Can Aging Be Reversed?2survive
You know the drill, a gray hair pops up, a new one or ten a few days later. Then what about that one weird eyebrow hair that is so long it hangs a little into your eyes? These are just a few of the wonderful surprises that come with aging. Wouldn’t it just be nice if we could stop or reverse aging?
It’s not just your forehead, eyes and hair that age over time, it’s your body’s actual cells. DNA picks up debris and loses organization. Telomeres, which protect chromosomes that guard DNA, become worn down and stem cells that help replace destroyed cells throughout the body eventually lose regenerative function.

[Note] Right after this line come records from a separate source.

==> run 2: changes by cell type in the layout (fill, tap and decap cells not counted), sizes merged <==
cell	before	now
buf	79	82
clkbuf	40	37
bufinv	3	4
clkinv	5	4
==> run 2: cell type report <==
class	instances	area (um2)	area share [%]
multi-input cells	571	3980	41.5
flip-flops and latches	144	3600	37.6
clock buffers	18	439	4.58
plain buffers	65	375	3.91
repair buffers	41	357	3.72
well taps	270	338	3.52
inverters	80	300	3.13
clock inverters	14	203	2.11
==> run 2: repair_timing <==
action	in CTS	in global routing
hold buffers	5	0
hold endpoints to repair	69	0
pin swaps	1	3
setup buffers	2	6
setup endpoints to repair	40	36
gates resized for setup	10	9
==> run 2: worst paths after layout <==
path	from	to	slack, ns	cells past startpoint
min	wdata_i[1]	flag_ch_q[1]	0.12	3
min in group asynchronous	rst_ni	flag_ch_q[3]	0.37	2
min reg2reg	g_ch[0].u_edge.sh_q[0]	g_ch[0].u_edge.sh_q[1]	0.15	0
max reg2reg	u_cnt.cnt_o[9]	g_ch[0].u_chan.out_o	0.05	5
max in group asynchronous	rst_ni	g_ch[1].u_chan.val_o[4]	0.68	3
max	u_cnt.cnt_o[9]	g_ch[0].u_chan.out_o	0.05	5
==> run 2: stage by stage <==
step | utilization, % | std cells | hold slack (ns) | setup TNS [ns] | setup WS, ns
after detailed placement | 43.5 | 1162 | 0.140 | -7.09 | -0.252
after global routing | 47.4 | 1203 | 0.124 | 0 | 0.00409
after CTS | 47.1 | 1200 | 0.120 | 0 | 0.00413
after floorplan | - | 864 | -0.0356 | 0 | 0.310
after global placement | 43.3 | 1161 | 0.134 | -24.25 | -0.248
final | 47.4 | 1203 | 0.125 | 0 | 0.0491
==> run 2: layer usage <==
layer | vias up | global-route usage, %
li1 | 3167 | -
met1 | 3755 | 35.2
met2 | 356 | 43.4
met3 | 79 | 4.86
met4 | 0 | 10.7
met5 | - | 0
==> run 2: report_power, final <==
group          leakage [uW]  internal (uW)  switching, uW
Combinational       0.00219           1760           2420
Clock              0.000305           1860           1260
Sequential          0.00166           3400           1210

So, can aging totally be reversed? Well researchers are hopeful.—And in the future look forward to therapies that will have the ability to stop aging on the cellular level.
Much of the good news for anti-aging is the result of research from studies carried out by researchers and bio-tech companies in the San Diego area.—And if you want to know more about the studies and possibly be a part of them, check out this article for details.
One recent study led by Izpisúa Belmonte actually showed that aging could be reversed in mice. (Sign me up for this one.)
The researchers and studies seek to find ways to prolong the “healthspan,” of people, says Felipe Sierra, director of the Division of Aging Biology at the National Institute on Aging.
“The goal is not to live to 150,” Sierra said. “The goal is to live to 150 in good health. When you ask people, would you like to live to 150, most people say, I’m going to get sick around 70 and then I’m going to be miserable for 70 or more years. No, I don’t want that.
“However, if you asked them, do you want to live to be 150 and be healthy until you’re 140, then the answer is different.”
Stress, sleep and diet are major factors related to aging. Dr. Elizabeth Blackburn, who is president of the Salk Institute for Biological Studies, co-authored, “The Telomere Effect,” with Elissa Epel. The book will be available on Jan. 3, 2017. It details research that identifies the connection between aging, telomere reduction and stress.
Looks like we’ll have to all age a little bit more before we see where these age-reversal studies will finally take us. Could any of the cellular repair findings eventually be used to help cancer survivors who have damaged tissues after treatment?